**DATA SUPPLIED**
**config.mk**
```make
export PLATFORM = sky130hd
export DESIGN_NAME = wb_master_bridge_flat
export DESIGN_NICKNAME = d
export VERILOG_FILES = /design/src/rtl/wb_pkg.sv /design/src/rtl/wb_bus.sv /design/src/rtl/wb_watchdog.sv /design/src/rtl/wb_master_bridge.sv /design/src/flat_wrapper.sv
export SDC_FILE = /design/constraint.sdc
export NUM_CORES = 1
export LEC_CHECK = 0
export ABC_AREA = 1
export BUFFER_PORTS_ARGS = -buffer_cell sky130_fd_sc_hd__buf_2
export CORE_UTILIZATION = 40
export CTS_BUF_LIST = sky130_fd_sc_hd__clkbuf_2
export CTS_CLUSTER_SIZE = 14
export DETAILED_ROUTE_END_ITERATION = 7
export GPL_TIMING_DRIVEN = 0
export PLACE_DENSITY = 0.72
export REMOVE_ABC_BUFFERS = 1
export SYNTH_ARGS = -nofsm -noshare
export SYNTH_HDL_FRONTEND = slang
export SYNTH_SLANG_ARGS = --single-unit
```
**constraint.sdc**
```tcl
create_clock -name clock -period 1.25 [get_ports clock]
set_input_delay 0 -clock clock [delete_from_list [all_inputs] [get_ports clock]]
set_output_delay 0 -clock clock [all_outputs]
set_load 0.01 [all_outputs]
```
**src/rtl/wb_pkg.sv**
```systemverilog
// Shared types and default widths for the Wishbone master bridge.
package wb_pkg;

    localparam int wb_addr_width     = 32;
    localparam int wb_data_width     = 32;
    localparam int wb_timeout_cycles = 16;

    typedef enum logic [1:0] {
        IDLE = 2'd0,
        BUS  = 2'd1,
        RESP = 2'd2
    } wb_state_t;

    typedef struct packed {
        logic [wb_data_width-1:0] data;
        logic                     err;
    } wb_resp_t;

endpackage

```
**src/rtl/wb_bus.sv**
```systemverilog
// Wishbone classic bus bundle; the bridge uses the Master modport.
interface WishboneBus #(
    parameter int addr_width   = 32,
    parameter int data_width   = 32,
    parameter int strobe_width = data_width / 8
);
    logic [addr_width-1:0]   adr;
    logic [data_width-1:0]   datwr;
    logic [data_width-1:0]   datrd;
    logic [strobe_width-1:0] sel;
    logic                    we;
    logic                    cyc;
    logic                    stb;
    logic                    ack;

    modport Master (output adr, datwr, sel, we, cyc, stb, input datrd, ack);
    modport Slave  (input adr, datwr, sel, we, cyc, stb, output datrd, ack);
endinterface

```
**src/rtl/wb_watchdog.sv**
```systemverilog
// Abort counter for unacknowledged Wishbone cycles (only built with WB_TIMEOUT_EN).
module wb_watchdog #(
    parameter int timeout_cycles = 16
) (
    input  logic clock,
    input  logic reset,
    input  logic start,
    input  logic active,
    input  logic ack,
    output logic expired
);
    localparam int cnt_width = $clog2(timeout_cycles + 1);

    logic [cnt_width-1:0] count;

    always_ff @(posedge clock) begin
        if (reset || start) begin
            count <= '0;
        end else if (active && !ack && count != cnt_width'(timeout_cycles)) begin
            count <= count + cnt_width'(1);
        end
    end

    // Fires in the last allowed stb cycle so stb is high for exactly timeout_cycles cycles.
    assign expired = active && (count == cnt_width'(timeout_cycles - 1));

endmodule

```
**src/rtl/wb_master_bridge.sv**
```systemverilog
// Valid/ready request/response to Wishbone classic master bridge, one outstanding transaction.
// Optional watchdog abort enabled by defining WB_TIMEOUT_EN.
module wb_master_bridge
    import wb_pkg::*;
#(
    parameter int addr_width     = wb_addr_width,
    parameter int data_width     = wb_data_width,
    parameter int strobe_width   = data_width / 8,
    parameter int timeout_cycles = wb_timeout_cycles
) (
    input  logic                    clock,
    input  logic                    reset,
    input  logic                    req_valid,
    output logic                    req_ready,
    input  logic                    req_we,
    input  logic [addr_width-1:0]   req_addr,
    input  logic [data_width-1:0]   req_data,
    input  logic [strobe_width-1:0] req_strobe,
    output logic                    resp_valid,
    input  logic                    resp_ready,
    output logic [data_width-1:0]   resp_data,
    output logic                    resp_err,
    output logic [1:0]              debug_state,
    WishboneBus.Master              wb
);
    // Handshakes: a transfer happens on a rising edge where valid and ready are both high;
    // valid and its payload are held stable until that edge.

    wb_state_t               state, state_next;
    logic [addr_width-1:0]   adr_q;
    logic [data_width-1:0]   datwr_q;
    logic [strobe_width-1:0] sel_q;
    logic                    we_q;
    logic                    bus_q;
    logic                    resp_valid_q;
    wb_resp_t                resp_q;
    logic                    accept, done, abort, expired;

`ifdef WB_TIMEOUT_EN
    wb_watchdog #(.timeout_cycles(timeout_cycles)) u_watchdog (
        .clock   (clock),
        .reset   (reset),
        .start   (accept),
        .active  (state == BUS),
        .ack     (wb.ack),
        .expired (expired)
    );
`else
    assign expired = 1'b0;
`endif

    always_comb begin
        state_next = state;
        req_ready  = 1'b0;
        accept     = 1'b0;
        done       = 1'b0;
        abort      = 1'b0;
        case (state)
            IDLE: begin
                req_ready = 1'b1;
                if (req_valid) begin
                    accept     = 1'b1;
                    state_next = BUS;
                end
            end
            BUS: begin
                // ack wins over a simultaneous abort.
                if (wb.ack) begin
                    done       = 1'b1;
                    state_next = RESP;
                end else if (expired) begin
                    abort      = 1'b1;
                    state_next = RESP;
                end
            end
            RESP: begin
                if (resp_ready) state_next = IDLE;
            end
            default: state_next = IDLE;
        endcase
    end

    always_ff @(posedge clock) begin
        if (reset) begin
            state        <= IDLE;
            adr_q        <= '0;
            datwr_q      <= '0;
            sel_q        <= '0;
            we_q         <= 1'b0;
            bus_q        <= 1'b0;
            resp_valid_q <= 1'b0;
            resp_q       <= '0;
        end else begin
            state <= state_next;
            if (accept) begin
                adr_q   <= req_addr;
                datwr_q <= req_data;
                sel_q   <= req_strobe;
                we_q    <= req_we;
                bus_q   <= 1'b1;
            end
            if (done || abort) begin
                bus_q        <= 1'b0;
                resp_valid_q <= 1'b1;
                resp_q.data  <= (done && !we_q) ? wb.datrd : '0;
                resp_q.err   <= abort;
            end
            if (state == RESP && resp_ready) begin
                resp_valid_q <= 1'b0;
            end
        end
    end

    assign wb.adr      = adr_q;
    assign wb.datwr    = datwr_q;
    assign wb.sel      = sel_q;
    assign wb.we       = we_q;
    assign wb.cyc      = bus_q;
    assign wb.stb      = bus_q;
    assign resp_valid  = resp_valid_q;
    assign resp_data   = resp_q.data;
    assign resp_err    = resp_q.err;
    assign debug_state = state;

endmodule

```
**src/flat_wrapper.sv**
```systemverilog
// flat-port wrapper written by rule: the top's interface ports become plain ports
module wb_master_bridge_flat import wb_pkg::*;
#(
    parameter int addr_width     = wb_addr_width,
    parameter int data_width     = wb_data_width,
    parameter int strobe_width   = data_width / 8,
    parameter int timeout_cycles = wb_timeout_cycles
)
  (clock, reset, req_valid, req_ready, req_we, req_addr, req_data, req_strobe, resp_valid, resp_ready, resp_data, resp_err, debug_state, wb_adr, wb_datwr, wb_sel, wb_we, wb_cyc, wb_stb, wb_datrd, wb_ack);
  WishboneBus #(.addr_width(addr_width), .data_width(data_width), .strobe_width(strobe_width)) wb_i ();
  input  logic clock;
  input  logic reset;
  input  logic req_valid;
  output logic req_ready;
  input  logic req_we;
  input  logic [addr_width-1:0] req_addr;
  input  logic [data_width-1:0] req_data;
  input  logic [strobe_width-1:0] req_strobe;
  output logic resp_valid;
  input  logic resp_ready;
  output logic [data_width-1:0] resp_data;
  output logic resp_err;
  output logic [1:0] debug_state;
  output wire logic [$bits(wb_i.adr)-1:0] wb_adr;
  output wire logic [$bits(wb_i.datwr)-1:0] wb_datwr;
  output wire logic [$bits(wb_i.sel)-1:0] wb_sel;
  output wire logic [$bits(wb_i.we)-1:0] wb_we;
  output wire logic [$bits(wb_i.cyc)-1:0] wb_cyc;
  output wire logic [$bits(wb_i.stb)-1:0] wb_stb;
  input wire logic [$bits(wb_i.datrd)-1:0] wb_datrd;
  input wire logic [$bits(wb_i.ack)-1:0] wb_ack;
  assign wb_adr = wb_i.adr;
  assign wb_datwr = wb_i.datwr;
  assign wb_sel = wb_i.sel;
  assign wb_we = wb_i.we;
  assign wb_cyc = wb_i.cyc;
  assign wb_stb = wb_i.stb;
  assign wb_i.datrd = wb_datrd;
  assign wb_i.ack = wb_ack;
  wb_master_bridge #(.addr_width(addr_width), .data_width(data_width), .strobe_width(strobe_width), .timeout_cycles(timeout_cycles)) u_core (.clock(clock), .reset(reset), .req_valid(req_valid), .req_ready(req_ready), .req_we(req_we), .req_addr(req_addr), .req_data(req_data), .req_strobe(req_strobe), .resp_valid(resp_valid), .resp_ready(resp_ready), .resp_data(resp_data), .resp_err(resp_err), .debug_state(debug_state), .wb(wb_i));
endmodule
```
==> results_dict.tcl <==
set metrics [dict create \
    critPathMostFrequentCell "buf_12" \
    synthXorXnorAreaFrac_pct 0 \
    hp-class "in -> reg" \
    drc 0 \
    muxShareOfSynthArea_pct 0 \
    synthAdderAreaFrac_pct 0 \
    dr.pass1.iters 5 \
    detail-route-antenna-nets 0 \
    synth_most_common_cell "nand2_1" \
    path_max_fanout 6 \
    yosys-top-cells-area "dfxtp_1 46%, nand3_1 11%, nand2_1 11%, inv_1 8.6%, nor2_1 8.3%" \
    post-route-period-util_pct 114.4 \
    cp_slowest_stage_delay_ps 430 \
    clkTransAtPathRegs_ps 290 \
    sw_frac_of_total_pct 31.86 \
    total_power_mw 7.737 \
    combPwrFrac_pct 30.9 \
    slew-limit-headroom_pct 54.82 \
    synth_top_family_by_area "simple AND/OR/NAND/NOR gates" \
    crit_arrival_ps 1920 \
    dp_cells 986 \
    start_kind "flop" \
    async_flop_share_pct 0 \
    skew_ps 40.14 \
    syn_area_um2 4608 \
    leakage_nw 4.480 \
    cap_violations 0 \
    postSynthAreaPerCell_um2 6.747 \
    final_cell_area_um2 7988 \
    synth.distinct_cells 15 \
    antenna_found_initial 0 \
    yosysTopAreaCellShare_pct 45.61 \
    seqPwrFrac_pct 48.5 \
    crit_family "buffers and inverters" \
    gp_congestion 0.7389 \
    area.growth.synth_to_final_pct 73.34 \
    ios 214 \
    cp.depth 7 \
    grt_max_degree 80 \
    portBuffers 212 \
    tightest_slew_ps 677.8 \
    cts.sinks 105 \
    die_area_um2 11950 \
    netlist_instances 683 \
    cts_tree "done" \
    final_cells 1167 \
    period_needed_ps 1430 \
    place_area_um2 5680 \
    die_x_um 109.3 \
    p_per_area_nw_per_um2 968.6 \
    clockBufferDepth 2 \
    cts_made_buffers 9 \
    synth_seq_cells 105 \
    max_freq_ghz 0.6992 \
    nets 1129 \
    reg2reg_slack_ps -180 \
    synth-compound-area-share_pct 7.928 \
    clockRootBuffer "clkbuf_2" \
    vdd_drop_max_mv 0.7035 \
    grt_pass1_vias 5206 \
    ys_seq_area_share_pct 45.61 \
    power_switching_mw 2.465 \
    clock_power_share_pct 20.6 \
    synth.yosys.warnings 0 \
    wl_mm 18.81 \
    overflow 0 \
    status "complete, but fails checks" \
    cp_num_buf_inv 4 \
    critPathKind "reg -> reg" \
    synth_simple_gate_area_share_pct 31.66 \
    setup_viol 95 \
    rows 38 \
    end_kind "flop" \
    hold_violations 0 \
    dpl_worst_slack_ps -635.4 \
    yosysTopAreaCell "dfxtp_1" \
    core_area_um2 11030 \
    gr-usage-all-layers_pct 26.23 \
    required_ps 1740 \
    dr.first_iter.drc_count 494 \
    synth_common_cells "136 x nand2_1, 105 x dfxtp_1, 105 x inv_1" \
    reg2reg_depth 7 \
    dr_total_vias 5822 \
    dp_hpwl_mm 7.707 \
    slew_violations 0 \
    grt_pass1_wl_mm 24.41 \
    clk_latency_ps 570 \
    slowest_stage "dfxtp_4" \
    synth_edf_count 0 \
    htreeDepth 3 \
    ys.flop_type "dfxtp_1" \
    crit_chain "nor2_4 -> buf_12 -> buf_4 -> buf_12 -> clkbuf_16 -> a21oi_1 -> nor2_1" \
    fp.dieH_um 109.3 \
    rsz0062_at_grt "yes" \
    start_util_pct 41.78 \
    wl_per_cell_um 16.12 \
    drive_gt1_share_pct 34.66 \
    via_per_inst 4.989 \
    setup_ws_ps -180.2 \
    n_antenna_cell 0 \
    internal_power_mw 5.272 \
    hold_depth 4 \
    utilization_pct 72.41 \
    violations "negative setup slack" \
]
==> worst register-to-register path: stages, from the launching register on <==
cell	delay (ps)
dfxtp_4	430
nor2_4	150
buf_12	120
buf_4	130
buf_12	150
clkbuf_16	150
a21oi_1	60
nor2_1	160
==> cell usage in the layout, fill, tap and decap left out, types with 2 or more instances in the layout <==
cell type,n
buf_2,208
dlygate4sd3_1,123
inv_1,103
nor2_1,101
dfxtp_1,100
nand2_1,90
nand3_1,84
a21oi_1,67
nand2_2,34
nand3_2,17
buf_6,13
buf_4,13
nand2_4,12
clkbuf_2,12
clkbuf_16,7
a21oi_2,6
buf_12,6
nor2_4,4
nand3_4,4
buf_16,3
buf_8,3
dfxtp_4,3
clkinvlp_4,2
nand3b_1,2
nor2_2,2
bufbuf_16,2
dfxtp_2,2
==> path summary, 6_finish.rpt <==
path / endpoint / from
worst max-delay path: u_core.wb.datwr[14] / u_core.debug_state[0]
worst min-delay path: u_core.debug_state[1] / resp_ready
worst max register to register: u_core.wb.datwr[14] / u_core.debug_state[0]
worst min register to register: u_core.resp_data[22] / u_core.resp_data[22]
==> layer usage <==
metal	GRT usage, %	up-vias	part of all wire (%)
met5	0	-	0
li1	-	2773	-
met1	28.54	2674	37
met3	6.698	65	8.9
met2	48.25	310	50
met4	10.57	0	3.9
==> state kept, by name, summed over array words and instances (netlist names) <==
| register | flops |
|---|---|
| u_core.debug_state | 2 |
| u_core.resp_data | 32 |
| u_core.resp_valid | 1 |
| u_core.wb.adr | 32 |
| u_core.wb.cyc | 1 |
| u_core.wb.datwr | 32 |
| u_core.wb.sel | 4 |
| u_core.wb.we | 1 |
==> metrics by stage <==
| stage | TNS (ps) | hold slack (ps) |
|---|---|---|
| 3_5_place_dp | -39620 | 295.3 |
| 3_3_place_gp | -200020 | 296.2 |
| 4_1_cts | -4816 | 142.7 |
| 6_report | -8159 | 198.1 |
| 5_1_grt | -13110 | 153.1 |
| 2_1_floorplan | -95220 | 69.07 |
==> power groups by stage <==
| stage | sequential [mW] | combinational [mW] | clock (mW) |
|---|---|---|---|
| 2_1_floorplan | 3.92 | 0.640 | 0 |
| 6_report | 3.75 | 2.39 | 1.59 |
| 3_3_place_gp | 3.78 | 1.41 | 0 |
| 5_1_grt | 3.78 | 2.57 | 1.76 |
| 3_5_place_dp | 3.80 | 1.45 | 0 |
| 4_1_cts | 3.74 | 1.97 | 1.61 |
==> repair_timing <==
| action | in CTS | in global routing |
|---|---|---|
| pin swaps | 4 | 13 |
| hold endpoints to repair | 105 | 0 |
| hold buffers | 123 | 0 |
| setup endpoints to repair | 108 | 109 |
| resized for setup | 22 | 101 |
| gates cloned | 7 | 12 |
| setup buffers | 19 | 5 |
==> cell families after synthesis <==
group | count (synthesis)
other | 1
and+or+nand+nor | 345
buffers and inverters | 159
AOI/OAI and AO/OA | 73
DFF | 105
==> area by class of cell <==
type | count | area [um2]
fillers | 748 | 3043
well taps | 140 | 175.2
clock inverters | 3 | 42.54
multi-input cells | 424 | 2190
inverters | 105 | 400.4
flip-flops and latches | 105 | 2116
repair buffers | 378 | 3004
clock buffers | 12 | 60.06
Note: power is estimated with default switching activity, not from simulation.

--

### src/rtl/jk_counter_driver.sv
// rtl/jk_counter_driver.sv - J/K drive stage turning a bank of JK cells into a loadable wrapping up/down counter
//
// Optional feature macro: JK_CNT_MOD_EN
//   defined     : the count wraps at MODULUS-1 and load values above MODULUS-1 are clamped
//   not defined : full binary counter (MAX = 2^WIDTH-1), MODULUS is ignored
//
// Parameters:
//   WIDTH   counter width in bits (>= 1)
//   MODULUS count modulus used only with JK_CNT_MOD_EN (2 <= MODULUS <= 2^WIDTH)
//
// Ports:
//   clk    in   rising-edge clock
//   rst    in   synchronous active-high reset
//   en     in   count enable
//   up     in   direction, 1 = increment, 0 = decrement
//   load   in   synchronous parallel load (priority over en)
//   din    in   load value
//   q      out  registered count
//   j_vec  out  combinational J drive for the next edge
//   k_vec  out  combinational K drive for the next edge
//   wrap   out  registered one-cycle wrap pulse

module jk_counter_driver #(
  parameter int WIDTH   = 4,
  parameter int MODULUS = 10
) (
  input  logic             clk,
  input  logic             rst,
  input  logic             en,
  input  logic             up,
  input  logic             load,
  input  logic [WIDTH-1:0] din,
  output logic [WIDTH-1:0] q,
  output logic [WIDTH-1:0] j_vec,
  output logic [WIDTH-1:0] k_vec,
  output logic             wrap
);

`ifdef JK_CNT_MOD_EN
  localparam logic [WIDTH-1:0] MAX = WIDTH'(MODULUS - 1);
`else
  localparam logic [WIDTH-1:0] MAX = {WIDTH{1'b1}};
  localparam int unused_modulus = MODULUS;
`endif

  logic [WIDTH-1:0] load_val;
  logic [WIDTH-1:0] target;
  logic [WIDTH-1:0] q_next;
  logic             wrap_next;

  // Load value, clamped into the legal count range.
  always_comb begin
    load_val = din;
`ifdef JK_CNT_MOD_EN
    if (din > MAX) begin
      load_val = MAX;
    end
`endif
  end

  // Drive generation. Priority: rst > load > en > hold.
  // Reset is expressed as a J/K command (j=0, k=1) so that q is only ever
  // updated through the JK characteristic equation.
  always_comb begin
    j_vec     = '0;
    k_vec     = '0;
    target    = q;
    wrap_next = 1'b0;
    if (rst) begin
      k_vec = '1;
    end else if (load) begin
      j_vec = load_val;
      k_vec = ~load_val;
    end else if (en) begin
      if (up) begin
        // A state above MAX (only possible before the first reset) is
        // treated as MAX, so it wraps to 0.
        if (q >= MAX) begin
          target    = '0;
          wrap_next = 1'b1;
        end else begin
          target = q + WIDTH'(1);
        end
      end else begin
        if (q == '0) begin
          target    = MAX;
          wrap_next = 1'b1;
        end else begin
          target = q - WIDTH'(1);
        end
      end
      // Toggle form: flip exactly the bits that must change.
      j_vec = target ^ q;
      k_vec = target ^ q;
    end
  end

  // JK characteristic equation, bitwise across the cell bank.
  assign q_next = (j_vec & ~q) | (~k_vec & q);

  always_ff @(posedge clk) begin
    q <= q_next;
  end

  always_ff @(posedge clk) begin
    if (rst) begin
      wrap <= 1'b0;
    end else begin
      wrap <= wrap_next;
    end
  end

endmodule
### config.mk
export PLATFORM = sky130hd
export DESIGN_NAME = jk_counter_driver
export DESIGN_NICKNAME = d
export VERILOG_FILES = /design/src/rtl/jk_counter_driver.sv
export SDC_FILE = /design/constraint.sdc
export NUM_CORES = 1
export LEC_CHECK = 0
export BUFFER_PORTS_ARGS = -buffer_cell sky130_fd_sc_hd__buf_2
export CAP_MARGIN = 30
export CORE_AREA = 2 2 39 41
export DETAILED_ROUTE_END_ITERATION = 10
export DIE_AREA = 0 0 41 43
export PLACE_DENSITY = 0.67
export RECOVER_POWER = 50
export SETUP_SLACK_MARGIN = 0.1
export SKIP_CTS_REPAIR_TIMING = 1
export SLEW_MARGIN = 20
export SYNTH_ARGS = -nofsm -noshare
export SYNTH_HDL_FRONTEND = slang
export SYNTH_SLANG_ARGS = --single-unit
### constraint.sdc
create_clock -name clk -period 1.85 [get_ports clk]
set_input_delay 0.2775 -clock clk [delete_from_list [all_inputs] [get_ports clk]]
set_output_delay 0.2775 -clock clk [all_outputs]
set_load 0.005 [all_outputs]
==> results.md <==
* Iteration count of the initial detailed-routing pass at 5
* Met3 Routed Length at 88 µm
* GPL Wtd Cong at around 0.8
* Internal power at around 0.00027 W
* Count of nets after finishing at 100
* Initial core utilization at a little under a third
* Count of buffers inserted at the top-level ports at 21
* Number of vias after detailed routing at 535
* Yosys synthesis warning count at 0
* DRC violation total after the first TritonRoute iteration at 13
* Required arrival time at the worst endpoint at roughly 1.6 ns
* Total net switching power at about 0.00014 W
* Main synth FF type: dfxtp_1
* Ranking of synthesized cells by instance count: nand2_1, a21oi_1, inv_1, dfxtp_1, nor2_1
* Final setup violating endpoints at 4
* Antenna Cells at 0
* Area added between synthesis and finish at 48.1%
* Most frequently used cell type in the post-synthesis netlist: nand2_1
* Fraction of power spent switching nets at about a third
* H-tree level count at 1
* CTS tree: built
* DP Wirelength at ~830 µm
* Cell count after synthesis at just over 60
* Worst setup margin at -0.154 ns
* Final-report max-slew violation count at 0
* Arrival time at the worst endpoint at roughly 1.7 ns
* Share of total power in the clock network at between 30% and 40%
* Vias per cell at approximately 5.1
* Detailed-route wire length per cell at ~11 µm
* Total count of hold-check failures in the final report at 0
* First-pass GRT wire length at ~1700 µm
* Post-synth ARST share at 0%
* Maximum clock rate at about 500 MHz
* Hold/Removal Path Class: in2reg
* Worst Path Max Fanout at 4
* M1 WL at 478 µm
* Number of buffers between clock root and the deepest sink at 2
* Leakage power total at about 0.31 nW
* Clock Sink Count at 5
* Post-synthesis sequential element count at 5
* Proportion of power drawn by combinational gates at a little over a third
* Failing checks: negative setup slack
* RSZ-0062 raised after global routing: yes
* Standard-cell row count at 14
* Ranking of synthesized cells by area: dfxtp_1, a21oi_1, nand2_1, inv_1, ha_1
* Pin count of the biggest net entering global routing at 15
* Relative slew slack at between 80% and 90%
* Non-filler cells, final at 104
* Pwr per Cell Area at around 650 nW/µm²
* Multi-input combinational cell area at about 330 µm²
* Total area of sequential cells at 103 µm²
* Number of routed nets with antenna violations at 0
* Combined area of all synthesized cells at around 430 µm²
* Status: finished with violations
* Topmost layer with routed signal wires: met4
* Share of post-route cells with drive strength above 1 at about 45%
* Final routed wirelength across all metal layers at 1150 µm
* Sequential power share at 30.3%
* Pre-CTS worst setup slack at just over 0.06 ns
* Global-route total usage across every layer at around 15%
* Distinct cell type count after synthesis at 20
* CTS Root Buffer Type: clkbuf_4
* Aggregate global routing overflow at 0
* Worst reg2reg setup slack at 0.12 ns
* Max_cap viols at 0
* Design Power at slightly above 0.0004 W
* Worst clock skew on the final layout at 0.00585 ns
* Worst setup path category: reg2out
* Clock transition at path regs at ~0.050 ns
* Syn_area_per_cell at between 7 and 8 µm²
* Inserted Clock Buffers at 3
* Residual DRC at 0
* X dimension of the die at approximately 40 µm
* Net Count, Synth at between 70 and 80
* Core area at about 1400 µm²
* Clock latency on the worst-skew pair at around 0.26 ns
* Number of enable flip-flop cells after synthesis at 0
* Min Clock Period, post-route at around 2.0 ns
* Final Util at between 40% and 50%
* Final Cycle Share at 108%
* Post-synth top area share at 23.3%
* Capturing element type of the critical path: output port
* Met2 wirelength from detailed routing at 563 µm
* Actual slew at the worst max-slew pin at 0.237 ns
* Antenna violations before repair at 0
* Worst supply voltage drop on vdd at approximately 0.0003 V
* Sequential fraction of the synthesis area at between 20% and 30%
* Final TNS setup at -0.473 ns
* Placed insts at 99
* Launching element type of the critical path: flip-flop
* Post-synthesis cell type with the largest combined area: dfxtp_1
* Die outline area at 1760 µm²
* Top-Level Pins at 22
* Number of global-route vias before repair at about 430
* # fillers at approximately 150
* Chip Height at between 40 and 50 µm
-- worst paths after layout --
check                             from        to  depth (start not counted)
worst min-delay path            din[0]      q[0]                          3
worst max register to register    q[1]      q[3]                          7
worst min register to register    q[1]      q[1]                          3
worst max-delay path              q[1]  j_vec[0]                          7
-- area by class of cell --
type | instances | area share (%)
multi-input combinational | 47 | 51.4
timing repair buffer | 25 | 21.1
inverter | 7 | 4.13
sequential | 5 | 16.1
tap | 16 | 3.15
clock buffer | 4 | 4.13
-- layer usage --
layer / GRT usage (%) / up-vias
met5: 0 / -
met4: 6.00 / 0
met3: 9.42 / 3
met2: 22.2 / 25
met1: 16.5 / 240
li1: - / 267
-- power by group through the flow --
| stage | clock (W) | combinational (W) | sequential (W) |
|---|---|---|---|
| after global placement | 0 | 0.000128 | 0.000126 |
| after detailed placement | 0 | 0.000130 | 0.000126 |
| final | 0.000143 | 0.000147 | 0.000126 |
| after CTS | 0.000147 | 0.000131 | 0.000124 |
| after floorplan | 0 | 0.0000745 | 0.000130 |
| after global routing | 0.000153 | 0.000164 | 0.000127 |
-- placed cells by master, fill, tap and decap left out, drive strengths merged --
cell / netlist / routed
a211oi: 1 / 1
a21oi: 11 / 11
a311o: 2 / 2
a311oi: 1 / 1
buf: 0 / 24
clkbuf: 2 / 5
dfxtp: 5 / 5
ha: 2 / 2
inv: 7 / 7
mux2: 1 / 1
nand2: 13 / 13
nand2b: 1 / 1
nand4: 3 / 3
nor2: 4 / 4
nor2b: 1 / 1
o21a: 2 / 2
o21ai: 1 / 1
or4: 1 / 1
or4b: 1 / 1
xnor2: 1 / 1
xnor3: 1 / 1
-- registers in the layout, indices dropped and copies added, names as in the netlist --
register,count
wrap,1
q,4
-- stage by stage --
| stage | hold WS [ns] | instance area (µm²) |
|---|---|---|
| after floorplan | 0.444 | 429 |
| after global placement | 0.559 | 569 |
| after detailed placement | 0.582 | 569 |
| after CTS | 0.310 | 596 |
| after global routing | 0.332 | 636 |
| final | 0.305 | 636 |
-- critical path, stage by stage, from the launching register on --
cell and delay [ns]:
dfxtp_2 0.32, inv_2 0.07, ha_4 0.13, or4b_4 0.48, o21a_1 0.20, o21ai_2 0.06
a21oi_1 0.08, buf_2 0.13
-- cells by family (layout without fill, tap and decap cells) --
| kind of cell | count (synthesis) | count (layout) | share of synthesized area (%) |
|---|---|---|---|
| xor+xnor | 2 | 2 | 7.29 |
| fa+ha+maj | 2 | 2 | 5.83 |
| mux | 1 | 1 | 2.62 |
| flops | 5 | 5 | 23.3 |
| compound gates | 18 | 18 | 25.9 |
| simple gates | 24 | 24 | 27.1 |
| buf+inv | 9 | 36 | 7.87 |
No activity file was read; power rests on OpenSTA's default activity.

**ACTIVITY**
Copy out only the lines of the records above from the one with "2 | 2 | 5.83 |" through the one with "No activity file", exactly as they stand, both included.

**SOLUTION TO THE EXERCISE**
| fa+ha+maj | 2 | 2 | 5.83 |
| mux | 1 | 1 | 2.62 |
| flops | 5 | 5 | 23.3 |
| compound gates | 18 | 18 | 25.9 |
| simple gates | 24 | 24 | 27.1 |
| buf+inv | 9 | 36 | 7.87 |
No activity file was read; power rests on OpenSTA's default activity.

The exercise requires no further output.